Raster scan

A raster scan, or raster scanning, is the rectangular pattern of image capture and reconstruction in television. By analogy, the term is used for raster graphics, the pattern of image storage and transmission used in most computer bitmap image systems. The word raster comes from the Latin word rastrum (a rake), which is derived from radere (to scrape); see also rastrum, an instrument for drawing musical staff lines. The pattern left by the lines of a rake, when drawn straight, resembles the parallel lines of a raster: this line-by-line scanning is what creates a raster. It is a systematic process of covering the area progressively, one line at a time. Although often a great deal faster, it is similar in the most general sense to how one's gaze travels when one reads lines of text.

Raster-scan display sample; visible gaps between the horizontal scan lines divide each character

In most modern graphics cards the data to be drawn is stored internally in an area of semiconductor memory called the framebuffer. This memory area holds the values for each pixel on the screen. These values are retrieved from the refresh buffer and painted onto the screen one row at a time.

Description

Scan lines

In a raster scan, an image is subdivided into a sequence of (usually horizontal) strips known as "scan lines". Each scan line can be transmitted in the form of an analog signal as it is read from the video source, as in television systems, or can be further divided into discrete pixels for processing in a computer system. This ordering of pixels by rows is known as raster order, or raster scan order. Analog television has discrete scan lines (discrete vertical resolution), but does not have discrete pixels (horizontal resolution) – it instead varies the signal continuously over the scan line. Thus, while the number of scan lines (vertical resolution) is unambiguously defined, the horizontal resolution is more approximate, according to how quickly the signal can change over the course of the scan line.

Scanning pattern

The beam position (sweeps) follow roughly a sawtooth wave.

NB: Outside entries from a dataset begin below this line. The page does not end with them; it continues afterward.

==> src/rtl/riscv_mc_ctrl_pkg.sv <==
// Shared constants for the multi-cycle RV32I control FSM: opcodes, immediate
// select codes, datapath mux codes and state encodings.
package riscv_mc_ctrl_pkg;

  localparam logic [6:0] OPC_LOAD   = 7'b0000011;
  localparam logic [6:0] OPC_STORE  = 7'b0100011;
  localparam logic [6:0] OPC_OP     = 7'b0110011;
  localparam logic [6:0] OPC_OP_IMM = 7'b0010011;
  localparam logic [6:0] OPC_LUI    = 7'b0110111;
  localparam logic [6:0] OPC_AUIPC  = 7'b0010111;
  localparam logic [6:0] OPC_BRANCH = 7'b1100011;
  localparam logic [6:0] OPC_JAL    = 7'b1101111;
  localparam logic [6:0] OPC_JALR   = 7'b1100111;

  localparam logic [2:0] SRC_IMM_I = 3'd0;
  localparam logic [2:0] SRC_IMM_S = 3'd1;
  localparam logic [2:0] SRC_IMM_B = 3'd2;
  localparam logic [2:0] SRC_IMM_U = 3'd3;
  localparam logic [2:0] SRC_IMM_J = 3'd4;

  localparam logic [1:0] ALU_SRC_A_PC    = 2'd0;
  localparam logic [1:0] ALU_SRC_A_OLDPC = 2'd1;
  localparam logic [1:0] ALU_SRC_A_RS1   = 2'd2;

  localparam logic [1:0] ALU_SRC_B_RS2  = 2'd0;
  localparam logic [1:0] ALU_SRC_B_IMM  = 2'd1;
  localparam logic [1:0] ALU_SRC_B_FOUR = 2'd2;

  localparam logic [1:0] ALU_OP_ADD   = 2'd0;
  localparam logic [1:0] ALU_OP_CMP   = 2'd1;
  localparam logic [1:0] ALU_OP_FUNCT = 2'd2;

  localparam logic [1:0] RESULT_ALU = 2'd0;
  localparam logic [1:0] RESULT_MEM = 2'd1;
  localparam logic [1:0] RESULT_PC4 = 2'd2;
  localparam logic [1:0] RESULT_IMM = 2'd3;

  localparam logic [3:0] ST_IDLE   = 4'd0;
  localparam logic [3:0] ST_FETCH  = 4'd1;
  localparam logic [3:0] ST_DECODE = 4'd2;
  localparam logic [3:0] ST_MEMADR = 4'd3;
  localparam logic [3:0] ST_MEMRD  = 4'd4;
  localparam logic [3:0] ST_MEMWB  = 4'd5;
  localparam logic [3:0] ST_MEMWR  = 4'd6;
  localparam logic [3:0] ST_EXEC_R = 4'd7;
  localparam logic [3:0] ST_EXEC_I = 4'd8;
  localparam logic [3:0] ST_EXEC_U = 4'd9;
  localparam logic [3:0] ST_ALUWB  = 4'd10;
  localparam logic [3:0] ST_BRANCH = 4'd11;
  localparam logic [3:0] ST_JAL    = 4'd12;
  localparam logic [3:0] ST_JALR   = 4'd13;
  localparam logic [3:0] ST_TRAP   = 4'd14;

  // Immediate format implied by the opcode; unknown opcodes fall back to I.
  function automatic logic [2:0] imm_src_for(input logic [6:0] opcode);
    case (opcode)
      OPC_STORE:           return SRC_IMM_S;
      OPC_BRANCH:          return SRC_IMM_B;
      OPC_LUI, OPC_AUIPC:  return SRC_IMM_U;
      OPC_JAL:             return SRC_IMM_J;
      default:             return SRC_IMM_I;
    endcase
  endfunction

endpackage

==> src/rtl/riscv_mc_ctrl.sv <==
// Multi-cycle RV32I main control FSM with memory-wait timeout.
// Optional feature macro RISCV_CTRL_ILLEGAL_TRAP_EN: unknown opcodes enter a sticky TRAP state and drive o_illegal.
module riscv_mc_ctrl
  import riscv_mc_ctrl_pkg::*;
#(
  parameter int MEM_TIMEOUT = 16
) (
  input  logic       i_clk,
  input  logic       i_rst,
  input  logic [6:0] i_opcode,
  input  logic       i_mem_ready,
  input  logic       i_br_taken,
  output logic [2:0] o_imm_src,
  output logic [1:0] o_alu_src_a,
  output logic [1:0] o_alu_src_b,
  output logic [1:0] o_alu_op,
  output logic [1:0] o_result_src,
  output logic       o_mem_re,
  output logic       o_mem_we,
  output logic       o_addr_src,
  output logic       o_ir_we,
  output logic       o_pc_we,
  output logic       o_rf_we,
`ifdef RISCV_CTRL_ILLEGAL_TRAP_EN
  output logic       o_illegal,
`endif
  output logic       o_mem_timeout
);

  localparam int CNT_W = $clog2(MEM_TIMEOUT + 1);

  logic [3:0]       state_reg, state_next;
  logic [CNT_W-1:0] wait_cnt_reg, wait_cnt_next;
  logic             mem_state;
  logic             timeout_hit;

  assign mem_state   = (state_reg == ST_FETCH) || (state_reg == ST_MEMRD) || (state_reg == ST_MEMWR);
  // The abort fires on the MEM_TIMEOUT-th consecutive not-ready cycle itself.
  assign timeout_hit = mem_state && !i_mem_ready && (wait_cnt_reg == CNT_W'(MEM_TIMEOUT - 1));

  always_comb begin
    state_next = state_reg;
    case (state_reg)
      ST_IDLE:   state_next = ST_FETCH;
      ST_FETCH: begin
        if (timeout_hit)      state_next = ST_FETCH;
        else if (i_mem_ready) state_next = ST_DECODE;
      end
      ST_DECODE: begin
        case (i_opcode)
          OPC_LOAD, OPC_STORE: state_next = ST_MEMADR;
          OPC_OP:              state_next = ST_EXEC_R;
          OPC_OP_IMM:          state_next = ST_EXEC_I;
          OPC_LUI, OPC_AUIPC:  state_next = ST_EXEC_U;
          OPC_BRANCH:          state_next = ST_BRANCH;
          OPC_JAL:             state_next = ST_JAL;
          OPC_JALR:            state_next = ST_JALR;
`ifdef RISCV_CTRL_ILLEGAL_TRAP_EN
          default:             state_next = ST_TRAP;
`else
          default:             state_next = ST_FETCH;
`endif
        endcase
      end
      ST_MEMADR: state_next = (i_opcode == OPC_STORE) ? ST_MEMWR : ST_MEMRD;
      ST_MEMRD: begin
        if (timeout_hit)      state_next = ST_FETCH;
        else if (i_mem_ready) state_next = ST_MEMWB;
      end
      ST_MEMWR: begin
        if (timeout_hit || i_mem_ready) state_next = ST_FETCH;
      end
      ST_EXEC_R, ST_EXEC_I, ST_EXEC_U: state_next = ST_ALUWB;
      ST_MEMWB, ST_ALUWB, ST_BRANCH, ST_JAL, ST_JALR: state_next = ST_FETCH;
`ifdef RISCV_CTRL_ILLEGAL_TRAP_EN
      ST_TRAP:   state_next = ST_TRAP;
`endif
      default:   state_next = ST_IDLE;
    endcase
  end

  // A timeout re-enters FETCH without changing state, so it must clear the count too.
  always_comb begin
    wait_cnt_next = wait_cnt_reg;
    if ((state_next != state_reg) || timeout_hit)
      wait_cnt_next = '0;
    else if (mem_state && !i_mem_ready)
      wait_cnt_next = wait_cnt_reg + 1'b1;
  end

  always_ff @(posedge i_clk) begin
    if (i_rst) begin
      state_reg    <= ST_IDLE;
      wait_cnt_reg <= '0;
    end else begin
      state_reg    <= state_next;
      wait_cnt_reg <= wait_cnt_next;
    end
  end

  always_comb begin
    o_imm_src    = SRC_IMM_I;
    o_alu_src_a  = ALU_SRC_A_PC;
    o_alu_src_b  = ALU_SRC_B_RS2;
    o_alu_op     = ALU_OP_ADD;
    o_result_src = RESULT_ALU;
    o_mem_re     = 1'b0;
    o_mem_we     = 1'b0;
    o_addr_src   = 1'b0;
    o_ir_we      = 1'b0;
    o_pc_we      = 1'b0;
    o_rf_we      = 1'b0;
    case (state_reg)
      ST_FETCH: begin
        o_mem_re    = 1'b1;
        o_alu_src_b = ALU_SRC_B_FOUR;
        o_ir_we     = i_mem_ready;
        o_pc_we     = i_mem_ready;
      end
      ST_DECODE: begin
        o_imm_src   = imm_src_for(i_opcode);
        o_alu_src_a = ALU_SRC_A_OLDPC;
        o_alu_src_b = ALU_SRC_B_IMM;
      end
      ST_MEMADR: begin
        o_imm_src   = (i_opcode == OPC_STORE) ? SRC_IMM_S : SRC_IMM_I;
        o_alu_src_a = ALU_SRC_A_RS1;
        o_alu_src_b = ALU_SRC_B_IMM;
      end
      ST_MEMRD: begin
        o_mem_re   = 1'b1;
        o_addr_src = 1'b1;
      end
      ST_MEMWB: begin
        o_rf_we      = 1'b1;
        o_result_src = RESULT_MEM;
      end
      ST_MEMWR: begin
        o_mem_we   = 1'b1;
        o_addr_src = 1'b1;
      end
      ST_EXEC_R: begin
        o_alu_src_a = ALU_SRC_A_RS1;
        o_alu_src_b = ALU_SRC_B_RS2;
        o_alu_op    = ALU_OP_FUNCT;
      end
      ST_EXEC_I: begin
        o_alu_src_a = ALU_SRC_A_RS1;
        o_alu_src_b = ALU_SRC_B_IMM;
        o_alu_op    = ALU_OP_FUNCT;
      end
      ST_EXEC_U: begin
        o_imm_src = SRC_IMM_U;
        if (i_opcode == OPC_AUIPC) begin
          o_alu_src_a = ALU_SRC_A_OLDPC;
          o_alu_src_b = ALU_SRC_B_IMM;
        end
      end
      ST_ALUWB: begin
        o_rf_we = 1'b1;
        // LUI writes the immediate straight through, so the decoder must keep emitting U.
        if (i_opcode == OPC_LUI) begin
          o_result_src = RESULT_IMM;
          o_imm_src    = SRC_IMM_U;
        end
      end
      ST_BRANCH: begin
        o_imm_src   = SRC_IMM_B;
        o_alu_src_a = ALU_SRC_A_RS1;
        o_alu_src_b = ALU_SRC_B_RS2;
        o_alu_op    = ALU_OP_CMP;
        o_pc_we     = i_br_taken;
      end
      ST_JAL: begin
        o_imm_src    = SRC_IMM_J;
        o_rf_we      = 1'b1;
        o_result_src = RESULT_PC4;
        o_pc_we      = 1'b1;
      end
      ST_JALR: begin
        o_alu_src_a  = ALU_SRC_A_RS1;
        o_alu_src_b  = ALU_SRC_B_IMM;
        o_rf_we      = 1'b1;
        o_result_src = RESULT_PC4;
        o_pc_we      = 1'b1;
      end
      default: ;
    endcase
  end

  assign o_mem_timeout = timeout_hit;

`ifdef RISCV_CTRL_ILLEGAL_TRAP_EN
  assign o_illegal = (state_reg == ST_TRAP);
`endif

endmodule
**config.mk**
```make
export PLATFORM = sky130hd
export DESIGN_NAME = bfly_operand_loader
export DESIGN_NICKNAME = d
export VERILOG_FILES = /design/src/rtl/bfly_operand_loader.sv
export SDC_FILE = /design/constraint.sdc
export NUM_CORES = 1
export LEC_CHECK = 0
export BUFFER_PORTS_ARGS = -buffer_cell sky130_fd_sc_hd__buf_4
export CAP_MARGIN = 25
export CORE_UTILIZATION = 35
export DETAILED_ROUTE_END_ITERATION = 12
export PLACE_DENSITY = 0.69
export RECOVER_POWER = 25
export SKIP_CTS_REPAIR_TIMING = 1
export SYNTH_ARGS = -nofsm -noshare
export SYNTH_HDL_FRONTEND = slang
export SYNTH_SLANG_ARGS = --single-unit
```
**constraint.sdc**
```tcl
create_clock -name clk -period 4.7 [get_ports clk]
set_clock_uncertainty 0.2 [all_clocks]
set_input_delay 0.47 -clock clk [delete_from_list [all_inputs] [get_ports clk]]
set_output_delay 0.47 -clock clk [all_outputs]
set_load 0.05 [all_outputs]
```
**src/rtl/bfly_operand_loader.sv**
```systemverilog
// Fetches the four SRAM words of one radix-2 butterfly (A re/im, B re/im) and hands them over with valid/ready.
// Optional statistics outputs (sets_done, stray_rvalid) are built when BFLY_LOADER_STATS_EN is defined.
module bfly_operand_loader #(
  parameter int DATA_W = 16
) (
  input  logic              clk,
  input  logic              nrst,
  input  logic              start,
  input  logic [DATA_W-1:0] sram_rdata,
  input  logic              sram_rvalid,
  output logic [2:0]        samples_loaded_count,
  output logic              read_req,
  output logic              busy,
  output logic              ops_valid,
  input  logic              ops_ready,
  output logic [DATA_W-1:0] a_real,
  output logic [DATA_W-1:0] a_imag,
  output logic [DATA_W-1:0] b_real,
  output logic [DATA_W-1:0] b_imag
`ifdef BFLY_LOADER_STATS_EN
  ,
  output logic [15:0]       sets_done,
  output logic              stray_rvalid
`endif
);

  typedef enum logic [2:0] {IDLE, ADDR, REQ, WAIT, HOLD} state_t;

  state_t     state;
  state_t     state_next;
  logic [2:0] count_next;
  logic       capture;

  always_comb begin
    state_next = state;
    count_next = samples_loaded_count;
    capture    = 1'b0;
    case (state)
      IDLE: begin
        if (start) begin
          state_next = ADDR;
          count_next = 3'd0;
        end else begin
          count_next = 3'd4;
        end
      end
      // ADDR only gives the downstream address register a cycle to load.
      ADDR: state_next = REQ;
      REQ:  state_next = WAIT;
      WAIT: begin
        if (sram_rvalid) begin
          capture = 1'b1;
          if (samples_loaded_count == 3'd3) begin
            state_next = HOLD;
            count_next = 3'd4;
          end else begin
            state_next = ADDR;
            count_next = samples_loaded_count + 3'd1;
          end
        end
      end
      HOLD: begin
        if (ops_ready) begin
          if (start) begin
            state_next = ADDR;
            count_next = 3'd0;
          end else begin
            state_next = IDLE;
          end
        end
      end
      default: begin
        state_next = IDLE;
        count_next = 3'd4;
      end
    endcase
  end

  // Strobes are decoded from the next state so every output leaves a flop.
  always_ff @(posedge clk or negedge nrst) begin
    if (!nrst) begin
      state                <= IDLE;
      samples_loaded_count <= 3'd4;
      read_req             <= 1'b0;
      busy                 <= 1'b0;
      ops_valid            <= 1'b0;
      a_real               <= '0;
      a_imag               <= '0;
      b_real               <= '0;
      b_imag               <= '0;
    end else begin
      state                <= state_next;
      samples_loaded_count <= count_next;
      read_req             <= (state_next == REQ);
      busy                 <= (state_next != IDLE);
      ops_valid            <= (state_next == HOLD);
      if (capture) begin
        case (samples_loaded_count[1:0])
          2'd0:    a_real <= sram_rdata;
          2'd1:    a_imag <= sram_rdata;
          2'd2:    b_real <= sram_rdata;
          default: b_imag <= sram_rdata;
        endcase
      end
    end
  end

`ifdef BFLY_LOADER_STATS_EN
  always_ff @(posedge clk or negedge nrst) begin
    if (!nrst) begin
      sets_done    <= 16'd0;
      stray_rvalid <= 1'b0;
    end else begin
      if (state == HOLD && ops_ready) begin
        sets_done <= sets_done + 16'd1;
      end
      if (sram_rvalid && state != WAIT) begin
        stray_rvalid <= 1'b1;
      end
    end
  end
`endif

  count_in_range: assert property (@(posedge clk) disable iff (!nrst) samples_loaded_count <= 3'd4);

endmodule

```
==> flow_summary.toml <==
[global_routing]
use_met3_pct = 5.21
grt_overflow_total = 0
grt_pass1_vias = 1849
grtUsageMet1_pct = 18.1
busiest_layer = "met2"
grt_max_degree = 74
antenna_found_initial = 0
grt_pass1_wl_um = 9710
grt_util_met2_pct = 23.1
grt.total_usage_pct = 14.4

[flow_run]
drv_cap = 1

[timing]
setup_viol = 0
max_slew_margin_pct = -17.8
slew_viol_final = 74
fin_crit_ps = 1960
whs_ps = 188
fin_crit_sh_pct = 41.7
final_hold_viol_count = 0
setup_ws_ps = 2740
rsz0062_at_grt = "false"
max_slew.worst_pin.slew_ps = 1770
fin_tns_setup_ps = 0
fmax_ghz = 0.510

[routing]
drcViolationCount = 0
num_vias = 1797
firstDrtPassIters = 4
wl_per_cell_um = 15.8
avgViaCountPerCell = 4.68
antenna_left = 0
wirelength_um = 6080
drt_iter0_drc = 33

[synthesis]
synth_largest_area_cell = "dfrtp_1"
synth_top_area_share_pct = 58.3
synth_seq_area_share_pct = 59.1
synth.distinct_cells = 26
synth-edff-count = 0
syn_avg_cell_area_um2 = 17.3
syn-num-nets = 205
ys_seq_elements = 73
yosysWarnings = 0
synth_flop_cell = "dfrtp_1"
synth.area.top_cells = "dfrtp_1 (58%), mux2_4 (19%), mux2_2 (8.7%)"
synthCells = 179
mappedNetlistArea_mm2 = 0.00309
async_flop_share_pct = 100

[place]
dpl.hpwl_um = 4090
place_inst = 369
dp_slack_ps = 2680
globalplace.congestion = 0.738
io_buffer_count = 90

[floorplan]
rows = 33
initial_utilization_pct = 36.9
core-area_mm2 = 0.00838
die_x_um = 96.0
die_h_um = 96.0
design.die.area_mm2 = 0.00922
ios = 91

[clocking]
cts-root-buf = "clkbuf_8"
clk_path_buf_depth = 2
clock_latency_ps = 330
clock_sinks = 73
cts_max_level = 3
cts-buffers-inserted = 9
clkSlewWorstSetupHoldPaths_ps = 80
cts_tree = "yes"

[worst_setup_path]
worstPathRequired_ps = 4720
start_kind = "register"
rr_worst_depth = 3
reg2reg_from = "state[2]$_DFF_PN0_"
worst-setup-path-type = "register to register"
cp-end-kind = "register"
reg2reg_slack_ps = 2740
crit_fanout = 16
worstSetupStartpoint = "state[2]$_DFF_PN0_"
arrival_ps = 1980
reg2reg_to = "b_real[1]$_DFFE_PN0P_"

[run_status]
status = "finished with violations"
violations = "capacitance limit, slew limit"

[layout]
layout-drive-gt1-share_pct = 63.1
layout_commonest_cell = "buf_4"
layout_common_cells = "buf_4 (89), dfrtp_1 (72), mux2_4 (40), mux2_2 (24), clkbuf_8 (9)"
antenna_cells = 0
syn2layout_area_growth_pct = 29.0
final_nets = 301
final_cells = 384

[worst_hold_path]
hold_end = "b_real[0]$_DFFE_PN0P_"
hp-start = "sram_rdata[0]"
hold_class = "input port to register"
hold_path_depth = 2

In raster scanning, the beam sweeps horizontally left-to-right at a steady rate, then blanks and rapidly moves back to the left, where it turns back on and sweeps out the next line. During this time, the vertical position is also steadily increasing (downward), but much more slowly – there is one vertical sweep per image frame, but one horizontal sweep per line of resolution. Thus each scan line is sloped slightly "downhill" (towards the lower right), with a slope of approximately –1/horizontal resolution, while the sweep back to the left (retrace) is significantly faster than the forward scan, and essentially horizontal. The resulting tilt in the scan lines is very small, and is dwarfed in effect by screen convexity and other modest geometrical imperfections.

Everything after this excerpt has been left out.